Numerous studies have shown how important breakfast is to our daily well-being but at the same time we’re hit with stories of cereals loaded with sugar and carbs being bad news. If you’re a daily toast and coffee lover, it might be worth trying some alternatives:
1. Hit the Wholegrains
Wholegrain foods keep you fuller for longer and therefore you’re less likely to reach for a mid-morning sugary treat.
2. Make a start on your 5/7 a day
Depending on your goals of 5 or 7 portions of fruit and vegetables each day, why not add some fruit to your breakfast cereal? Top some porridge with a banana or some strawberries, or better still, create your own healthy muesli where the only sweeteners are natural, fruity ones.

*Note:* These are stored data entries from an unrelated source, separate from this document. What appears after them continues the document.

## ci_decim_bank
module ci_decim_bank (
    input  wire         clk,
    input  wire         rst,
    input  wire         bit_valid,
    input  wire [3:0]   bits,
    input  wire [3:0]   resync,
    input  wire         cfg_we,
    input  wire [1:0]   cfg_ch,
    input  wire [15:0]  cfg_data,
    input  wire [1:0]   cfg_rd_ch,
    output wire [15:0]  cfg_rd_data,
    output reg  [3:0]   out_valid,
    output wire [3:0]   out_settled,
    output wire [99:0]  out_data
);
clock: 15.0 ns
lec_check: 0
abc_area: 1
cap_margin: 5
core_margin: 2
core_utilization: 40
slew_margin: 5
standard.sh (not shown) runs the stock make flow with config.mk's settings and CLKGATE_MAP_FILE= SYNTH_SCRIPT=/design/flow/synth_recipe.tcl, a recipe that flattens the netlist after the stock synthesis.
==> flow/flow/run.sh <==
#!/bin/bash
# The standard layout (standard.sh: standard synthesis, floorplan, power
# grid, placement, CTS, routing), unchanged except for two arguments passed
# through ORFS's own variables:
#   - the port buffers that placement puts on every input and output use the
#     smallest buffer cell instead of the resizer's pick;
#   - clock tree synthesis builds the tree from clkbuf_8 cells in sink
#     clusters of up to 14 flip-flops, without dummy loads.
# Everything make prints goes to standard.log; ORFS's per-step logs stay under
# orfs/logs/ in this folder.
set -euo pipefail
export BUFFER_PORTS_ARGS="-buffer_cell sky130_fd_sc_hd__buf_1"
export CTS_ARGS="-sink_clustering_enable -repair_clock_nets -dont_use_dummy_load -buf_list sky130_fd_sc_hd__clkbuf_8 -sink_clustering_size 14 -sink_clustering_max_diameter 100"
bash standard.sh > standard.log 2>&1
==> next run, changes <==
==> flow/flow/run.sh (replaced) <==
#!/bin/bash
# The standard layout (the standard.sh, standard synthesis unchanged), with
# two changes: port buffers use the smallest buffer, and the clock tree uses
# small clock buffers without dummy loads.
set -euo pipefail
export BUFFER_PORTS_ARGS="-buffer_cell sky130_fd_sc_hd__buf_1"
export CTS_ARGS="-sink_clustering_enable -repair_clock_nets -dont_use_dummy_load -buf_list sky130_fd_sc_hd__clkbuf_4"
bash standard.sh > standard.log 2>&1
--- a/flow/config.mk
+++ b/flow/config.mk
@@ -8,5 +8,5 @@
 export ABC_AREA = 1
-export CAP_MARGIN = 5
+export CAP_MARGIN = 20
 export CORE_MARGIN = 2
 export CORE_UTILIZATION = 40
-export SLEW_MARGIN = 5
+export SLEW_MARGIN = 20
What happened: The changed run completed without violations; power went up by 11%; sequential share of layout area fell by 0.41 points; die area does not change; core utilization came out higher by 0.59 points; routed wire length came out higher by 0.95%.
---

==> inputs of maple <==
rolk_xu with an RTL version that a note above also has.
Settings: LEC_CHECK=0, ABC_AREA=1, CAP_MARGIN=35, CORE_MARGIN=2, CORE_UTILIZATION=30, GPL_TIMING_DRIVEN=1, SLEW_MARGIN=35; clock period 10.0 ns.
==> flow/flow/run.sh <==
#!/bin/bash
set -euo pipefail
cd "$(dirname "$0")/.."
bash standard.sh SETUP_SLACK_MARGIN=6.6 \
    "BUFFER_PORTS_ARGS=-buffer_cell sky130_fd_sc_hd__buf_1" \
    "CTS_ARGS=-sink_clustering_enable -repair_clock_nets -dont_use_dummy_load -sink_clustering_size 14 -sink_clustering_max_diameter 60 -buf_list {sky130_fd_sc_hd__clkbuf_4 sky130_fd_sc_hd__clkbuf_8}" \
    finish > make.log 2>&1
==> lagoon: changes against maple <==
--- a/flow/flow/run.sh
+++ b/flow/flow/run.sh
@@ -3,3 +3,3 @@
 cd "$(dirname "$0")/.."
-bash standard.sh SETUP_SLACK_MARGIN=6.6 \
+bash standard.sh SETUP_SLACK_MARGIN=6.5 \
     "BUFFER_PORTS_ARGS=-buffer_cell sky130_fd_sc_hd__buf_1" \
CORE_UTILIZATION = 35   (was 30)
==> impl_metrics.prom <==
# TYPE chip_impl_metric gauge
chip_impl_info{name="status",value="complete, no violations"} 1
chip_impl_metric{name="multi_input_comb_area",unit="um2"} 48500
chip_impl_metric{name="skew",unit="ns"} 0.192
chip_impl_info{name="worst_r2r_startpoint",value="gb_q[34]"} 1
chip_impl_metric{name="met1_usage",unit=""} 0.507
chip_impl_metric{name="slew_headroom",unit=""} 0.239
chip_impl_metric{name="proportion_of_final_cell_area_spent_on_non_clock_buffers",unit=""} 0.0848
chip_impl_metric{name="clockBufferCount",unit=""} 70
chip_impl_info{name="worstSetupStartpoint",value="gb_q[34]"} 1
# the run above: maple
From an optimization exercise on the open Yosys and OpenROAD flow, aimed at small area; shortcuts taken in it are not production practice.
In this exercise RTL edits were held to simulation tests only and were not proved equivalent to the original.

==> design.v <==
module pxcode_lane (
    input  wire        clk,
    input  wire [15:0] dv,          
    input  wire [15:0] corr,        
    input  wire [7:0]  w,           
    input  wire        w256,        
    output wire [9:0]  tab_addr,    
    input  wire [55:0] tab_q,       
    output wire [13:0] code
);
    wire [11:0]       gain   = corr[11:0];
    wire signed [3:0] offset = corr[15:12];
    wire [27:0] prod    = dv * gain;
    wire [17:0] scaled  = prod[27:10] + prod[9];                 
    wire signed [19:0] withoff = $signed({2'b00, scaled}) + $signed({{14{offset[3]}}, offset, 2'b00});
    reg [15:0] x;
    always @(*) begin
        if (withoff[19])
            x = 16'd0;
        else if (withoff[18:16] != 3'd0)
            x = 16'hFFFF;
        else if (dv == 16'd0)
            x = 16'd0;
        else
            x = withoff[15:0];
    end
    wire last_now = &x[15:7];                      
    assign tab_addr = last_now ? 10'd1022 : x[15:6];
    reg [6:0] s_frac;
    reg       s_last;
    always @(posedge clk) begin
        s_frac <= last_now ? x[6:0] : {1'b0, x[5:0]};
        s_last <= last_now;
    end
    wire [13:0] lo_val;
    wire [13:0] hi_val;
    pxcode_interp u_lo (.t0(tab_q[13:0]),  .t1(tab_q[27:14]), .frac(s_frac), .last(s_last), .val(lo_val));
    pxcode_interp u_hi (.t0(tab_q[41:28]), .t1(tab_q[55:42]), .frac(s_frac), .last(s_last), .val(hi_val));
    wire signed [14:0] d     = $signed({1'b0, hi_val}) - $signed({1'b0, lo_val});
    wire signed [23:0] wd    = d * $signed({1'b0, w});
    wire signed [23:0] rnd   = wd + 24'sd128;
    wire [13:0]        base  = w256 ? hi_val : lo_val;
    assign code = base + rnd[21:8];
endmodule
module pxcode_interp (
    input  wire [13:0] t0,
    input  wire [13:0] t1,
    input  wire [6:0]  frac,
    input  wire        last,
    output wire [13:0] val
);
    wire [13:0] diff = t1 - t0;                
    wire [20:0] prod = diff * frac;
    wire [13:0] q64  = prod[19:6] + prod[5];
    wire [20:0] n    = prod + 21'd63;
    wire [13:0] a    = n[20:7];
    wire [14:0] s    = a + n[6:0];
    wire [7:0]  s2   = s[14:7] + s[6:0];
    wire [13:0] q127 = a + s[14:7] + (s2 >= 8'd127) + (s2 >= 8'd254);
    wire [13:0] step = last ? q127 : q64;
    assign val = t0 + step;
endmodule
module pxcode (
    input  wire         clk,
    input  wire         rst,            
    input  wire         frame_start,    
    input  wire [15:0]  t_led,          
    input  wire         in_valid,       
    input  wire [63:0]  in_dv,          
    input  wire [63:0]  in_corr,        
    output wire [39:0]  tab_addr,       
    output wire [1:0]   tab_lo,         
    output wire [1:0]   tab_hi,         
    input  wire [223:0] tab_q,          
    output wire         out_valid,
    output wire [55:0]  out_code,       
    output reg  [20:0]  worn_count
);
    reg [1:0] sel_lo;
    reg [1:0] sel_hi;
    reg [7:0] sel_w;        
    reg       sel_w256;     
    wire signed [15:0] t = t_led;
    wire [10:0] tp = t_led[10:0] - 11'd320;
    reg  [1:0]  band;
    reg  [9:0]  d;                                 
    always @(*) begin
        if (tp < 11'd640) begin
            band = 2'd0; d = tp[9:0];
        end else if (tp < 11'd1280) begin
            band = 2'd1; d = tp - 11'd640;
        end else begin
            band = 2'd2; d = tp - 11'd1280;
        end
    end
    wire [10:0] d1    = d + 10'd1;
    wire [21:0] wmul  = d1 * 11'd1639;
    wire [8:0]  w_div = wmul[20:12];
    reg [1:0] nxt_lo;
    reg [1:0] nxt_hi;
    reg [8:0] nxt_w;
    always @(*) begin
        if (t <= 16'sd320) begin
            nxt_lo = 2'd0; nxt_hi = 2'd0; nxt_w = 9'd0;
        end else if (t >= 16'sd2240) begin
            nxt_lo = 2'd3; nxt_hi = 2'd3; nxt_w = 9'd0;
        end else begin
            nxt_lo = band; nxt_hi = band + 2'd1; nxt_w = w_div;
        end
    end
    always @(posedge clk) begin
        if (frame_start) begin
            sel_lo   <= nxt_lo;
            sel_hi   <= nxt_hi;
            sel_w    <= nxt_w[7:0];
            sel_w256 <= nxt_w[8];
        end
    end
    assign tab_lo = sel_lo;
    assign tab_hi = sel_hi;
    genvar k;
    generate
        for (k = 0; k < 4; k = k + 1) begin : g_lane
            pxcode_lane u_lane (
                .clk      (clk),
                .dv       (in_dv[16*k +: 16]),
                .corr     (in_corr[16*k +: 16]),
                .w        (sel_w),
                .w256     (sel_w256),
                .tab_addr (tab_addr[10*k +: 10]),
                .tab_q    (tab_q[56*k +: 56]),
                .code     (out_code[14*k +: 14])
            );
        end
    endgenerate
    reg vld;
    always @(posedge clk) begin
        if (rst)
            vld <= 1'b0;
        else
            vld <= in_valid;
    end
    assign out_valid = vld;
    wire [2:0] worn_now = (in_corr[11:0]  > 12'd1638) + (in_corr[27:16] > 12'd1638)
                        + (in_corr[43:32] > 12'd1638) + (in_corr[59:48] > 12'd1638);
    always @(posedge clk) begin
        if (rst || frame_start)
            worn_count <= 21'd0;
        else if (in_valid)
            worn_count <= worn_count + worn_now;
    end
endmodule
==> run.sh <==
#!/bin/bash
# synth_recipe.tcl (not shown) runs the flow's synth.tcl, then flattens the netlist and writes it again
# the make line also repeats each setting of config.mk as NAME=value (left out here)
make -C /OpenROAD-flow-scripts/flow DESIGN_CONFIG=/design/flow/config.mk WORK_HOME=/design/flow/orfs CLKGATE_MAP_FILE= SYNTH_SCRIPT=/design/flow/synth_recipe.tcl finish
==> config.mk <==
export PLATFORM = sky130hd
export DESIGN_NAME = pxcode
export DESIGN_NICKNAME = pxcode
export VERILOG_FILES = /design/flow/design.v
export SDC_FILE = /design/flow/constraint.sdc
export NUM_CORES = 4
export LEC_CHECK = 0
export CAP_MARGIN = 20
export CORE_MARGIN = 2
export CORE_UTILIZATION = 40
export SLEW_MARGIN = 20
==> constraint.sdc <==
create_clock -name core_clock -period 30.0 [get_ports {clk}]
set_input_delay 6.0000 -clock core_clock [delete_from_list [all_inputs] [get_ports {clk}]]
set_output_delay 6.0000 -clock core_clock [all_outputs]
set_load 0.01 [all_outputs]
==> out/metrics.csv <==
stage,metric,value,unit
logic_synthesis,Post-synth EDFFs,13,
drt,initial DRC count,4456,
worst_hold_path,Hold Path Depth,2,
drt,average via count per standard cell,5.04,
outcome,outcome,"complete, but fails checks",
die,cell row count,186,
logic_synthesis,Mapped Cells,12600,
grt,first-pass GRT wire length,507000,um
timing,Slew @ Worst Pin,1010,ps
timing,Setup Viol. Count Final,16,
drt,drt first pass iters,5,
grt,remaining global-route overflow,0,
logic_synthesis,Synth Register Bits,67,
critical_path,Crit-path slowest cell,fa_1,
drt,remaining antenna violation count,0,
timing,worst setup margin,-1290,ps
critical_path,CP Data Arrival Time,25290,ps
logic_synthesis,register area share after synthesis,1.43,%
clocking,CTS H-tree depth,3,
placed_design,Final HPWL DP,258000,um
logic_synthesis,Netlist cell types,119,
clocking,number of CTS-inserted buffers,9,
clocking,CTS Root Cell,clkbuf_16,
critical_path,crit-path max cell delay,550,ps
timing,Final Hold Viols,0,
logic_synthesis,ys flop type,dfxtp_1,
clocking,CTS Sinks,67,
die,die width,511,um
grt,Total GRT Usage,23.7,%
grt,largest net degree at the start of global routing,66,
drt,WL/cell,16.7,um
critical_path,CP Max Fanout,4,
logic_synthesis,Ys Warns,2,
run,total of max-cap violations,0,
critical_path,Reg2Reg Setup Slack,27970,ps
critical_path,CP Class,input port to output port,
clocking,Worst-Skew Late Latency,410,ps
finish,Area growth syn-to-layout,35.5,%
die,core footprint,0.256,sq mm
finish,post-route insts no fill,18800,
drt,via count,94700,
critical_path,FF-to-FF Start,worn_count[0],
critical_path,r2r endpoint,worn_count[20],
worst_hold_path,hold path start,worn_count[1],
timing,Final period util,104,%
die,Die H,511,um
timing,fin crit period,31290,ps
logic_synthesis,synthesized area per cell,8.18,sq um
grt,antenna violations before repair,21,
drt,DRC,0,
timing,Slew HR,31.8,%
finish,most frequent cells in the layout,"buf_4 (2619), inv_1 (1751), fa_1 (1453)",
outcome,Fail Reasons,setup timing,
placed_design,placed cell count,18400,
placed_design,routability cong.,0.945,
worst_hold_path,HP Class,flip-flop to flip-flop,
clocking,clock-pin transition on the worst setup and hold timing paths,60,ps
clocking,CTS tree,done,
timing,max-slew violations,0,
worst_hold_path,Hold Path Sink,worn_count[1],
logic_synthesis,ys async rst share,0,%
finish,"commonest non-fill, non-tap cell in the layout",buf_4,
finish,final net count,18800,
critical_path,CP endpoint kind,output port,
grt,vias in the first global route,97200,
timing,clk_skew,5.76,ps
timing,fmax,32.0,MHz
logic_synthesis,syn_nets,16000,
critical_path,Required @ worst endpoint,24000,ps
die,Initial Util,40.1,%
die,Die Footprint,0.261,sq mm
placed_design,Port Buffer Count,493,
critical_path,Critical Path Start Type,input port,
critical_path,R2R depth,8,
clocking,maximum root-to-sink buffer count,2,
timing,RSZ-0062 raised after global routing,true,
finish,# fillers,23500,
finish,layout cell share with drive strength beyond 1,27.0,%
critical_path,most frequent CP cell,a21o_1,
drt,Routed WL,314000,um
logic_synthesis,synthesized area,0.103,sq mm
die,num ports,494,
==> Yosys cell counts, types with 20 or more instances <==
library cell  count  area [sq um]
a211o_1          23           201
a211oi_1         35           263
a21boi_0         56           420
a21o_1          249          1870
a21oi_1         531          2660
a31oi_1          47           294
and2_1         1015          6350
and3_1           54           338
and4_1           22           193
and4b_1          21           210
clkbuf_1        367          1380
dfxtp_1          54          1080
fa_1           1489         29800
ha_1           1510         18900
inv_1          1823          6840
mux2i_1          27           270
nand2_1        1345          5050
nand2b_1        184          1150
nand3_1         189           946
nand4_1          51           319
nor2_1          608          2280
nor2b_1         283          1770
nor3_1          149           746
nor3b_1          28           210
nor4_1           65           407
o211ai_1         39           293
o21a_1          109           818
o21ai_0         448          2240
o21ai_1          22           110
o21bai_1         81           608
o31a_1           20           175
o31ai_1          21           158
or2_2            28           175
or3_1            57           357
or4_1            20           150
xnor2_1         692          6060
xor2_1          442          3870
==> logic make-up (layout without fill, tap and decap cells) <==
family                   count (synthesis)  count (layout)  synth area share (%)
multiplexers                            47              47                 0.492
flip-flops                              67              67                  1.43
buffers and inverters                 2225            5018                  8.15
adder cells (fa/ha/maj)               3005            3005                  47.4
AND/OR/NAND/NOR                       4215            4215                  21.0
other                                    0              12                     0
XOR/XNOR                              1145            1145                  9.85
AO/OA/AOI/OAI                         1887            1887                  11.7
==> flip-flops by register name, indices dropped and copies added (netlist names) <==
name                  cells
g_lane.u_lane.s_last      4
vld                       1
sel_w256                  1
sel_w                     8
sel_hi                    2
sel_lo                    2
g_lane.u_lane.s_frac     28
worn_count               21
==> worst max path at each step <==
stage | start | end | cells after the start
after floorplan | tab_q[154] | out_code[41] | 96
after global placement | tab_q[141] | out_code[41] | 87
after detailed placement | tab_q[141] | out_code[41] | 91
after CTS | tab_q[154] | out_code[41] | 97
after global routing | tab_q[154] | out_code[41] | 108
final | tab_q[113] | out_code[40] | 96
==> timing repair <==
item,in CTS,in global routing
resized for setup,1201,668
hold buffers,0,0
hold endpoints to repair,0,0
pin swaps,792,545
buffers inserted,300,114
endpoints found under the setup margin,53,49
==> critical path: cells and delay by family <==
kind / cells / cell delay (ps)
adders and majority gates: 19 / 7410
AOI/OAI and AO/OA: 32 / 5340
buffers and inverters: 22 / 2510
xor gates and xnor gates: 8 / 1310
and+or+nand+nor: 15 / 2650
==> metal layers <==
metal | global-route usage [%] | vias up | wire (um)
li1 | - | 46300 | -
met1 | 31.1 | 46300 | 140000
met2 | 41.5 | 1675 | 153000
met3 | 2.03 | 341 | 11200
met4 | 6.42 | 14 | 9130
met5 | 0 | - | 81
==> per-stage QoR <==
step                hold WS, ps  area [sq um]  utilization, %  setup WS (ps)  TNS [ps]
detailed placement          514        129000            50.2          -2700    -66390
finish                      522        140000            54.4          -1290     -8600
global placement            508        129000            50.2          -2510    -58620
CTS                         526        136000            52.9          -1330     -6570
floorplan                   523        104000               -           -233      -233
global route                548        140000            54.4          -2210    -29930
==> cell type report <==
| cell class | instances | area (sq um) | share of cell area, % |
|---|---|---|---|
| sequential | 67 | 1480 | 1.06 |
| multi-input combinational | 10300 | 101000 | 72.6 |
| clock inverter | 5 | 41.3 | 0.0296 |
| timing repair buffer | 3177 | 25300 | 18.2 |
| tap | 3384 | 4230 | 3.03 |
| inverter | 1825 | 6870 | 4.92 |
| antenna | 12 | 30.0 | 0.0215 |
| clock buffer | 11 | 254 | 0.182 |

## separate check: timing with driven ports
The results above use ideal ports. As a check the final layout listed here was re-extracted and re-timed, cells and wires unchanged.
Step 1, drivers: a clkbuf_16 drives clk and a buf_2 each remaining input, both assumed.
Step 2 times the ports against the registers' clock, not the clock port: input delays grow and output delays shrink by t, the midpoint of the rising clock arrivals with the driver on.
Three values: ideal ports, drivers, drivers and shift; two values: the first two.
t (ns): 0.494
setup WS [ns]: -1.292 / -1.326 / -1.326
worst data-port slew with drivers (ns): 0.14
The setup slack of this run moves by -0.034 ns with the drivers and by -0.034 ns with both steps.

Add in an egg, yoghurt, nuts or go for some kippers! Lean meats are also a good source of protein. What about smashed avocado on a poached egg?
4. Keep it fluid
We often mistake dehydration for hunger and breaking your overnight fast should include a good hydration source. Water, milk, fruit juice and herbal tea are a better choice than caffeinated tea or coffee.
5. Grill and poach
A full English may conjure up fears of fats but grilling and poaching are a great way of making a cooked breakfast that little bit healthier. Add in some tomatoes and mushrooms and tick off some of your vegetables for the day.
6. Keep it Keto/AIP/Paleo
There are lots of options for those trying to lose weight or fight allergies. Keto diets, where carbs are avoided, tend to encourage longer gaps between eating as a way of letting your body do some fat-busting work. Breakfast is an important tool in getting your day off to the right start, so why not work backwards and ensure your previous evening meal ends at an earlier time instead of delaying breakfast?
AIP (autoimmune protocol) diets are a stricter version of a Paleo diet and aimed at reducing inflammation within the body. Paleo diets are based on the theory that our Palaeolithic ancestors didn’t eat today’s processed foods including sugars and carbs but tended to be hunter gatherers and eat meat and wholegrains. AIP goes one step further and avoids foods that could also potentially induce inflammation of the gut, such as dairy, gluten, additives and certain vegetables such as tomatoes, aubergines, peppers and potatoes. Whichever way, there are now plenty of AIP-friendly options to choose from for breakfast and some great recipes online.